Writing a range of an array to an offset of a GPU-domain buffer in OpenCL isn't working out. In other words, I wish to read from my java array at a given offset and write it to the CLBuffer on the GPU at another specified offset and lengths.
The original C API makes this possible by exposing control of the offset of the buffer object (GPU end) to begin writing, and explicit length as well. Unfortunately, the source for CLCommandQueue.putWriteBuffer() hard-codes the offset to zero, closing that option off.
I tried using CLBuffer.getBuffer().position(start).limit(end) then invoking putWriteBuffer(...) but ended up with a segfault.
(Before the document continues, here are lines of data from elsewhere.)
$ cat src/hw/rtl/qat_pkg.sv
// ============================================================================
// qat_pkg - shared types and constants for the quoted argument tokenizer
// Request payload layouts and the character codes that steer tokenizing.
// ============================================================================
`default_nettype none

package qat_pkg;

    localparam logic [7:0] QUOTE_CHAR  = 8'h27;
    localparam logic [7:0] ESCAPE_CHAR = 8'h5C;
    localparam logic [7:0] SPACE_CHAR  = 8'h20;
    localparam logic [7:0] TAB_CHAR    = 8'h09;
    localparam logic [7:0] CR_CHAR     = 8'h0D;

    typedef struct packed {
        logic [7:0] in_byte;
        logic       msg_last;
    } qat_in_t;

    typedef struct packed {
        logic       byte_valid;
        logic [7:0] out_byte;
        logic       token_end;
        logic       message_end;
        logic       warn_open_quote;
        logic       warn_trailing_escape;
    } qat_out_t;

    // input register contents handed to the core
    typedef struct packed {
        logic    valid;
        qat_in_t item;
    } qat_hold_t;

    function automatic logic is_blank(input logic [7:0] b);
        return (b == SPACE_CHAR) || ((b >= TAB_CHAR) && (b <= CR_CHAR));
    endfunction

endpackage

`default_nettype wire

$ cat src/hw/rtl/qat_in_if.sv
// ============================================================================
// qat_in_if - input byte channel
// Valid/ready channel carrying one message byte and its last-byte mark.
// ============================================================================
`default_nettype none

interface qat_in_if;
    logic            valid;
    logic            ready;
    qat_pkg::qat_in_t data;

    modport source (output valid, output data, input ready);
    modport sink   (input valid, input data, output ready);
endinterface

`default_nettype wire

$ cat src/hw/rtl/qat_out_if.sv
// ============================================================================
// qat_out_if - result channel
// Valid/ready channel carrying one tokenizer result per input byte.
// ============================================================================
`default_nettype none

interface qat_out_if;
    logic              valid;
    logic              ready;
    qat_pkg::qat_out_t data;

    modport source (output valid, output data, input ready);
    modport sink   (input valid, input data, output ready);
endinterface

`default_nettype wire

$ cat src/hw/rtl/qat_in_stage.sv
// ============================================================================
// qat_in_stage - input register
// Captures one request per cycle unless the core stalls; refills in the same cycle the core drains it.
// ============================================================================
`default_nettype none

module qat_in_stage (
    input  wire                  clk,
    input  wire                  rst_n,
    qat_in_if.sink               in_ch,
    input  wire                  take,
    output qat_pkg::qat_hold_t   hold
);

    logic             valid_reg;
    logic             valid_next;
    qat_pkg::qat_in_t item_reg;
    logic             accept;

    assign in_ch.ready = !valid_reg || take;
    assign accept      = in_ch.valid && in_ch.ready;

    always_comb
    begin
        valid_next = valid_reg;
        if (accept)
        begin
            valid_next = 1'b1;
        end
        else if (take)
        begin
            valid_next = 1'b0;
        end
    end

    always_ff @(posedge clk or negedge rst_n)
    begin
        if (!rst_n)
        begin
            valid_reg <= 1'b0;
        end
        else
        begin
            valid_reg <= valid_next;
        end
    end

    always_ff @(posedge clk)
    begin
        if (accept)
        begin
            item_reg <= in_ch.data;
        end
    end

    assign hold.valid = valid_reg;
    assign hold.item  = item_reg;

endmodule

`default_nettype wire

$ cat src/hw/rtl/qat_core.sv
// ============================================================================
// qat_core - tokenizer state and result register
// Applies one byte to the quote/escape/token state and registers the result.
// ============================================================================
`default_nettype none

module qat_core (
    input  wire                  clk,
    input  wire                  rst_n,
    input  wire qat_pkg::qat_hold_t hold,
    output logic                 take,
    qat_out_if.source            out_ch
);

    logic in_token_reg,  in_token_next;
    logic in_quotes_reg, in_quotes_next;
    logic escape_reg,    escape_next;
    logic has_bytes_reg, has_bytes_next;

    logic              out_valid_reg;
    logic              out_valid_next;
    qat_pkg::qat_out_t res_reg;
    qat_pkg::qat_out_t res_next;

    logic [7:0] b;
    logic       last;
    logic       blank;
    logic       tok, quo, esc, hasb;

    assign take = hold.valid && (!out_valid_reg || out_ch.ready);
    assign b    = hold.item.in_byte;
    assign last = hold.item.msg_last;
    assign blank = qat_pkg::is_blank(b);

    always_comb
    begin
        tok  = in_token_reg;
        quo  = in_quotes_reg;
        esc  = escape_reg;
        hasb = has_bytes_reg;
        res_next = '0;

        if (escape_reg)
        begin
            esc  = 1'b0;
            hasb = 1'b1;
            res_next.byte_valid = 1'b1;
            res_next.out_byte   = b;
        end
        else if (!in_token_reg && blank)
        begin
            // skip whitespace between tokens
        end
        else if (in_token_reg && !in_quotes_reg && blank)
        begin
            res_next.token_end = 1'b1;
            tok  = 1'b0;
            hasb = 1'b0;
        end
        else
        begin
            tok = 1'b1;
            if (b == qat_pkg::QUOTE_CHAR)
            begin
                quo = !in_quotes_reg;
            end
            else if (b == qat_pkg::ESCAPE_CHAR)
            begin
                esc = 1'b1;
            end
            else
            begin
                hasb = 1'b1;
                res_next.byte_valid = 1'b1;
                res_next.out_byte   = b;
            end
        end

        in_token_next  = tok;
        in_quotes_next = quo;
        escape_next    = esc;
        has_bytes_next = hasb;

        if (last)
        begin
            res_next.message_end = 1'b1;
            if (tok)
            begin
                // a lone trailing backslash only closes a token that has bytes
                res_next.warn_trailing_escape = esc;
                if (!esc || hasb)
                begin
                    res_next.token_end       = 1'b1;
                    res_next.warn_open_quote = quo;
                end
            end
            in_token_next  = 1'b0;
            in_quotes_next = 1'b0;
            escape_next    = 1'b0;
            has_bytes_next = 1'b0;
        end
    end

    always_comb
    begin
        out_valid_next = out_valid_reg;
        if (take)
        begin
            out_valid_next = 1'b1;
        end
        else if (out_ch.ready)
        begin
            out_valid_next = 1'b0;
        end
    end

    always_ff @(posedge clk or negedge rst_n)
    begin
        if (!rst_n)
        begin
            in_token_reg  <= 1'b0;
            in_quotes_reg <= 1'b0;
            escape_reg    <= 1'b0;
            has_bytes_reg <= 1'b0;
            out_valid_reg <= 1'b0;
        end
        else
        begin
            out_valid_reg <= out_valid_next;
            if (take)
            begin
                in_token_reg  <= in_token_next;
                in_quotes_reg <= in_quotes_next;
                escape_reg    <= escape_next;
                has_bytes_reg <= has_bytes_next;
            end
        end
    end

    always_ff @(posedge clk)
    begin
        if (take)
        begin
            res_reg <= res_next;
        end
    end

    assign out_ch.valid = out_valid_reg;
    assign out_ch.data  = res_reg;

    // state fully cleared after the last byte of a message
    a_msg_clears_state: assert property (@(posedge clk) disable iff (!rst_n)
        (take && last) |=> (!in_token_reg && !in_quotes_reg && !escape_reg
                            && !has_bytes_reg))
        else $error("state not cleared after message end");

    a_zero_byte: assert property (@(posedge clk) disable iff (!rst_n)
        (out_valid_reg && !res_reg.byte_valid) |-> (res_reg.out_byte == 8'h00))
        else $error("out_byte nonzero without byte_valid");

    a_quote_warn: assert property (@(posedge clk) disable iff (!rst_n)
        (out_valid_reg && res_reg.warn_open_quote)
            |-> (res_reg.message_end && res_reg.token_end))
        else $error("open quote warning outside a closing message end");

    a_esc_warn: assert property (@(posedge clk) disable iff (!rst_n)
        (out_valid_reg && res_reg.warn_trailing_escape)
            |-> (res_reg.message_end && !res_reg.byte_valid))
        else $error("trailing escape warning on a non-final result");

    a_has_bytes_in_token: assert property (@(posedge clk) disable iff (!rst_n)
        has_bytes_reg |-> in_token_reg)
        else $error("token bytes recorded outside a token");

endmodule

`default_nettype wire

$ cat src/hw/rtl/quoted_argument_tokenizer.sv
// ============================================================================
// quoted_argument_tokenizer - shell style argument splitter
// Splits a byte stream into tokens with single quotes and backslash escapes.
// ============================================================================
//
//  channel  dir  payload                                         handshake
//  in_ch    in   in_byte[7:0], msg_last                          valid/ready
//  out_ch   out  byte_valid, out_byte[7:0], token_end,           valid/ready
//                message_end, warn_open_quote, warn_trailing_escape
//
//  One request per cycle sustained while the output keeps accepting; an
//  accepted request is held in the input register, and its result is then
//  loaded into the result register, which drives the output handshake.
//  Throughput is bounded by the token state register update for each byte.
//  rst_n clears all valid flags and the token state; payload is not reset.
//  A stalled output holds its result; in_ch.ready drops only when both
//  registers are full and out_ch.ready is low.
// ============================================================================
`default_nettype none

module quoted_argument_tokenizer (
    input  wire     clk,
    input  wire     rst_n,
    qat_in_if.sink  in_ch,
    qat_out_if.source out_ch
);

    qat_pkg::qat_hold_t hold;
    logic               take;

    qat_in_stage u_in_stage (
        .clk   (clk),
        .rst_n (rst_n),
        .in_ch (in_ch),
        .take  (take),
        .hold  (hold)
    );

    qat_core u_core (
        .clk    (clk),
        .rst_n  (rst_n),
        .hold   (hold),
        .take   (take),
        .out_ch (out_ch)
    );

endmodule

`default_nettype wire

$ cat src/flat_wrapper.sv
// flat-port wrapper written by rule: the top's interface ports become plain ports
module quoted_argument_tokenizer_flat 
  (clk, rst_n, in_ch_valid, in_ch_data, in_ch_ready, out_ch_valid, out_ch_data, out_ch_ready);
  qat_in_if in_ch_i ();
  qat_out_if out_ch_i ();
  input  wire clk;
  input  wire rst_n;
  input wire logic [$bits(in_ch_i.valid)-1:0] in_ch_valid;
  input wire logic [$bits(in_ch_i.data)-1:0] in_ch_data;
  output wire logic [$bits(in_ch_i.ready)-1:0] in_ch_ready;
  output wire logic [$bits(out_ch_i.valid)-1:0] out_ch_valid;
  output wire logic [$bits(out_ch_i.data)-1:0] out_ch_data;
  input wire logic [$bits(out_ch_i.ready)-1:0] out_ch_ready;
  assign in_ch_i.valid = in_ch_valid;
  assign in_ch_i.data = in_ch_data;
  assign in_ch_ready = in_ch_i.ready;
  assign out_ch_valid = out_ch_i.valid;
  assign out_ch_data = out_ch_i.data;
  assign out_ch_i.ready = out_ch_ready;
  quoted_argument_tokenizer u_core (.clk(clk), .rst_n(rst_n), .in_ch(in_ch_i), .out_ch(out_ch_i));
endmodule
## src/hdl/sfr_pkg.sv

```systemverilog
// Types and constants shared by the serial frame receiver.
// Depends on nothing; imported by serial_frame_receiver_unit.
`default_nettype none

package sfr_pkg;

  typedef struct packed {
    logic [7:0] rx_byte;
    logic       rx_timeout;
  } in_item_t;

  typedef struct packed {
    logic [2:0] status;
    logic [7:0] frame_address;
    logic [7:0] data_byte;
    logic       data_valid;
    logic       last;
  } out_item_t;

  localparam int unsigned CFG_IDX_W = 3;

  localparam logic [CFG_IDX_W-1:0] CFG_DEVICE_ADDRESS = 3'd0;
  localparam logic [CFG_IDX_W-1:0] CFG_ADDR_FILTER_EN = 3'd1;
  localparam logic [CFG_IDX_W-1:0] CFG_MAX_FRAME_LEN  = 3'd2;
  localparam logic [CFG_IDX_W-1:0] CFG_START_BYTE     = 3'd3;
  localparam logic [CFG_IDX_W-1:0] CFG_END_BYTE       = 3'd4;

  localparam logic [2:0] STAT_OK       = 3'd0;
  localparam logic [2:0] STAT_TIMEOUT  = 3'd1;
  localparam logic [2:0] STAT_BAD_LEN  = 3'd2;
  localparam logic [2:0] STAT_BAD_END  = 3'd3;
  localparam logic [2:0] STAT_BAD_SUM  = 3'd4;

  localparam logic [7:0] RST_DEVICE_ADDRESS = 8'h00;
  localparam logic       RST_ADDR_FILTER_EN = 1'b1;
  localparam logic [5:0] RST_MAX_FRAME_LEN  = 6'd23;
  localparam logic [7:0] RST_START_BYTE     = 8'hFF;
  localparam logic [7:0] RST_END_BYTE       = 8'hED;

  // Frame layout: start, length, address, body..., check, end.
  localparam logic [7:0] MIN_FRAME_LEN = 8'd6;
  localparam logic [7:0] BODY_OFFSET   = 8'd3;
  localparam logic [7:0] TRAILER_LEN   = 8'd2;

endpackage

`default_nettype wire

```

## src/hdl/serial_frame_receiver_unit.sv

```systemverilog
// Serial frame receiver: deframes start/length/address/body/check/end frames.
// Uses sfr_pkg for payload types and codes, and sfr_ram for the body store.
//
// Usage: each input request carries one received byte, or a timeout flag.
// A byte is taken while the receiver hunts for or parses a frame. Body bytes
// are written to a RAM of MAX_FRAME_BYTES entries as they arrive, and the
// running sum of all bytes before the check byte is kept in a register.
// A frame error (timeout, bad length, bad end byte, bad checksum) gives one
// status request on the output in the cycle after the offending input request.
// A good frame, once its end byte is taken, drains the body from the RAM:
// for each body byte a RAM read is issued, its registered data is then put
// in the output register when that is free, and only then is the next read
// issued, so a frame of length L gives L-5 output requests.
// Input ready is low during that drain. Both output paths go through one
// output register, so an input byte is taken whenever that register is
// empty or being emptied; when the output stalls, input stalls behind it.
// Configuration writes are always taken. Reset clears the registers, but
// for the output item register, to their defaults and returns the parser to
// hunting for the start byte; the RAM is not cleared.
`default_nettype none

module serial_frame_receiver_unit
  import sfr_pkg::*;
#(
  parameter int unsigned MAX_FRAME_BYTES = 32
) (
  input  wire logic                 clk,
  input  wire logic                 rst_n,
  input  wire logic                 in_valid,
  output logic                      in_ready,
  input  wire in_item_t             in_item,
  output logic                      out_valid,
  input  wire logic                 out_ready,
  output out_item_t                 out_item,
  input  wire logic                 cfg_valid,
  output logic                      cfg_ready,
  input  wire logic [CFG_IDX_W-1:0] cfg_index,
  input  wire logic [7:0]           cfg_wdata
);

  localparam int unsigned AW  = $clog2(MAX_FRAME_BYTES);
  localparam int unsigned BIW = $clog2(MAX_FRAME_BYTES + 1);
  localparam logic [7:0] MaxLen8 = 8'(MAX_FRAME_BYTES);

  typedef enum logic [4:0] {
    ST_HUNT  = 5'b00001,
    ST_LEN   = 5'b00010,
    ST_ADDR  = 5'b00100,
    ST_BODY  = 5'b01000,
    ST_DRAIN = 5'b10000
  } state_t;

  state_t          state_r, state_nxt;
  logic [BIW-1:0]  byte_index_r, byte_index_nxt;
  logic [7:0]      frame_length_r, frame_length_nxt;
  logic [7:0]      frame_addr_r, frame_addr_nxt;
  logic [7:0]      running_sum_r, running_sum_nxt;
  logic [7:0]      check_byte_r, check_byte_nxt;
  logic [AW-1:0]   rd_ptr_r, rd_ptr_nxt;
  logic            rd_pend_r, rd_pend_nxt;

  logic [7:0]      dev_addr_r;
  logic            filt_en_r;
  logic [5:0]      max_len_r;
  logic [7:0]      start_byte_r;
  logic [7:0]      end_byte_r;

  logic            out_valid_r, out_valid_nxt;
  out_item_t       out_item_r, out_item_nxt;

  logic            slot_free;
  logic            in_take;
  logic            emit;
  out_item_t       emit_item;
  logic [7:0]      limit8;
  logic [7:0]      pos8;
  logic [AW-1:0]   last_idx;
  logic            ram_we;
  logic            ram_re;
  logic [AW-1:0]   ram_waddr;
  logic [7:0]      ram_rdata;

  sfr_ram #(
    .WIDTH (8),
    .DEPTH (MAX_FRAME_BYTES)
  ) u_body_ram (
    .clk   (clk),
    .we    (ram_we),
    .waddr (ram_waddr),
    .wdata (in_item.rx_byte),
    .re    (ram_re),
    .raddr (rd_ptr_r),
    .rdata (ram_rdata)
  );

  assign cfg_ready = 1'b1;
  assign slot_free = !out_valid_r || out_ready;
  assign in_ready  = (state_r != ST_DRAIN) && slot_free;
  assign in_take   = in_valid && in_ready;
  assign limit8    = ({2'b00, max_len_r} > MaxLen8) ? MaxLen8 : {2'b00, max_len_r};
  assign pos8      = 8'(byte_index_r) + TRAILER_LEN;
  assign ram_waddr = AW'(8'(byte_index_r) - BODY_OFFSET);
  assign last_idx  = AW'(frame_length_r - MIN_FRAME_LEN);

  // Body writes and drain reads never overlap: the drain starts only after
  // the last body byte has been written, so no forwarding is needed.
  always_comb begin
    state_nxt        = state_r;
    byte_index_nxt   = byte_index_r;
    frame_length_nxt = frame_length_r;
    frame_addr_nxt   = frame_addr_r;
    running_sum_nxt  = running_sum_r;
    check_byte_nxt   = check_byte_r;
    rd_ptr_nxt       = rd_ptr_r;
    rd_pend_nxt      = rd_pend_r;
    ram_we           = 1'b0;
    ram_re           = 1'b0;
    emit             = 1'b0;
    emit_item        = '{status: STAT_OK, frame_address: frame_addr_r, data_byte: 8'h00,
                         data_valid: 1'b0, last: 1'b1};

    unique case (state_r)
      ST_HUNT: begin
        if (in_take && !in_item.rx_timeout && in_item.rx_byte == start_byte_r) begin
          state_nxt        = ST_LEN;
          byte_index_nxt   = BIW'(1);
          frame_length_nxt = 8'h00;
          frame_addr_nxt   = 8'h00;
          check_byte_nxt   = 8'h00;
          running_sum_nxt  = in_item.rx_byte;
        end
      end
      ST_LEN, ST_ADDR, ST_BODY: begin
        if (in_take) begin
          if (in_item.rx_timeout) begin
            emit             = 1'b1;
            emit_item.status = STAT_TIMEOUT;
            state_nxt        = ST_HUNT;
          end else if (state_r == ST_LEN) begin
            frame_length_nxt = in_item.rx_byte;
            running_sum_nxt  = running_sum_r + in_item.rx_byte;
            byte_index_nxt   = BIW'(2);
            state_nxt        = ST_ADDR;
          end else if (state_r == ST_ADDR) begin
            frame_addr_nxt   = in_item.rx_byte;
            running_sum_nxt  = running_sum_r + in_item.rx_byte;
            byte_index_nxt   = BIW'(3);
            emit_item.frame_address = in_item.rx_byte;
            if (filt_en_r && in_item.rx_byte != dev_addr_r) begin
              state_nxt = ST_HUNT;
            end else if (frame_length_r < MIN_FRAME_LEN || frame_length_r > limit8) begin
              emit             = 1'b1;
              emit_item.status = STAT_BAD_LEN;
              state_nxt        = ST_HUNT;
            end else begin
              state_nxt = ST_BODY;
            end
          end else if (pos8 < frame_length_r) begin
            ram_we          = 1'b1;
            running_sum_nxt = running_sum_r + in_item.rx_byte;
            byte_index_nxt  = byte_index_r + BIW'(1);
          end else if (pos8 == frame_length_r) begin
            check_byte_nxt = in_item.rx_byte;
            byte_index_nxt = byte_index_r + BIW'(1);
          end else if (in_item.rx_byte != end_byte_r) begin
            emit             = 1'b1;
            emit_item.status = STAT_BAD_END;
            state_nxt        = ST_HUNT;
          end else if (check_byte_r != running_sum_r) begin
            emit             = 1'b1;
            emit_item.status = STAT_BAD_SUM;
            state_nxt        = ST_HUNT;
          end else begin
            rd_ptr_nxt  = '0;
            rd_pend_nxt = 1'b0;
            state_nxt   = ST_DRAIN;
          end
        end
      end
      ST_DRAIN: begin
        if (!rd_pend_r) begin
          ram_re      = 1'b1;
          rd_pend_nxt = 1'b1;
        end else if (slot_free) begin
          emit                 = 1'b1;
          emit_item.data_byte  = ram_rdata;
          emit_item.data_valid = 1'b1;
          emit_item.last       = (rd_ptr_r == last_idx);
          rd_pend_nxt          = 1'b0;
          if (rd_ptr_r == last_idx) begin
            state_nxt = ST_HUNT;
          end else begin
            rd_ptr_nxt = rd_ptr_r + AW'(1);
          end
        end
      end
      default: begin
        state_nxt = ST_HUNT;
      end
    endcase

    out_valid_nxt = out_valid_r && !out_ready;
    out_item_nxt  = out_item_r;
    if (emit) begin
      out_valid_nxt = 1'b1;
      out_item_nxt  = emit_item;
    end
  end

  always_ff @(posedge clk) begin
    if (!rst_n) begin
      state_r        <= ST_HUNT;
      byte_index_r   <= '0;
      frame_length_r <= 8'h00;
      frame_addr_r   <= 8'h00;
      running_sum_r  <= 8'h00;
      check_byte_r   <= 8'h00;
      rd_ptr_r       <= '0;
      rd_pend_r      <= 1'b0;
      out_valid_r    <= 1'b0;
    end else begin
      state_r        <= state_nxt;
      byte_index_r   <= byte_index_nxt;
      frame_length_r <= frame_length_nxt;
      frame_addr_r   <= frame_addr_nxt;
      running_sum_r  <= running_sum_nxt;
      check_byte_r   <= check_byte_nxt;
      rd_ptr_r       <= rd_ptr_nxt;
      rd_pend_r      <= rd_pend_nxt;
      out_valid_r    <= out_valid_nxt;
    end
  end

  always_ff @(posedge clk) begin
    out_item_r <= out_item_nxt;
  end

  always_ff @(posedge clk) begin
    if (!rst_n) begin
      dev_addr_r   <= RST_DEVICE_ADDRESS;
      filt_en_r    <= RST_ADDR_FILTER_EN;
      max_len_r    <= RST_MAX_FRAME_LEN;
      start_byte_r <= RST_START_BYTE;
      end_byte_r   <= RST_END_BYTE;
    end else if (cfg_valid && cfg_ready) begin
      unique case (cfg_index)
        CFG_DEVICE_ADDRESS: dev_addr_r   <= cfg_wdata;
        CFG_ADDR_FILTER_EN: filt_en_r    <= cfg_wdata[0];
        CFG_MAX_FRAME_LEN:  max_len_r    <= cfg_wdata[5:0];
        CFG_START_BYTE:     start_byte_r <= cfg_wdata;
        CFG_END_BYTE:       end_byte_r   <= cfg_wdata;
        default: begin
        end
      endcase
    end
  end

  assign out_valid = out_valid_r;
  assign out_item  = out_item_r;

  a_no_write_in_drain: assert property (@(posedge clk) disable iff (!rst_n)
    ram_we |-> (state_r == ST_BODY && in_take))
    else $error("body store written outside the body phase");

  a_status_is_last: assert property (@(posedge clk) disable iff (!rst_n)
    (out_valid_r && !out_item_r.data_valid) |->
      (out_item_r.last && out_item_r.data_byte == 8'h00 && out_item_r.status != STAT_OK))
    else $error("malformed status request");

  a_body_len_legal: assert property (@(posedge clk) disable iff (!rst_n)
    (state_r == ST_BODY || state_r == ST_DRAIN) |->
      (frame_length_r >= MIN_FRAME_LEN && frame_length_r <= MaxLen8))
    else $error("frame length out of range in body or drain");

  a_last_ends_drain: assert property (@(posedge clk) disable iff (!rst_n)
    (out_valid_r && out_item_r.data_valid && out_item_r.last) |-> (state_r == ST_HUNT))
    else $error("drain still running after final body byte");

endmodule

`default_nettype wire

```

## src/hdl/sfr_ram.sv

```systemverilog
// Generic single-port-write, single-port-read synchronous RAM.
// Registered read data; no dependencies.
`default_nettype none

module sfr_ram #(
  parameter int unsigned WIDTH = 8,
  parameter int unsigned DEPTH = 32
) (
  input  wire logic                     clk,
  input  wire logic                     we,
  input  wire logic [$clog2(DEPTH)-1:0] waddr,
  input  wire logic [WIDTH-1:0]         wdata,
  input  wire logic                     re,
  input  wire logic [$clog2(DEPTH)-1:0] raddr,
  output logic      [WIDTH-1:0]         rdata
);

  logic [WIDTH-1:0] mem [DEPTH];
  logic [WIDTH-1:0] rdata_r;

  always_ff @(posedge clk) begin
    if (we) begin
      mem[waddr] <= wdata;
    end
    if (re) begin
      rdata_r <= mem[raddr];
    end
  end

  assign rdata = rdata_r;

endmodule

`default_nettype wire
```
I found that CLMemory.getNIOSize() is using Buffer.capacity(), and I believe this is resulting in an overflow.
There was an older post on this forum suggesting that getNIOSize() use the limit() method instead for determining length and use that for the write length. I disagree with this: If position() is used to determine the host offset when calculating a pointer from the NIO buffer, position() + limit() will exceed capacity() and again result in overflow. I assert that the proper method to use is remaining() * getElementSize() when calculating the number of bytes to transfer, and perhaps position() * getElementSize() for calculating the offset on the GPU. Alternatively, a method could be written which takes an offset (in elements). This makes the offsets on Host and GPU independent.
If you can give us a test that reproduces the bug, and a patch that fixes it, I'd be happy to commit it for you? JOCL is a little tricky since all the different platform implementations seem to behave a little differently, so a test that exposes something like this would definitely be valuable.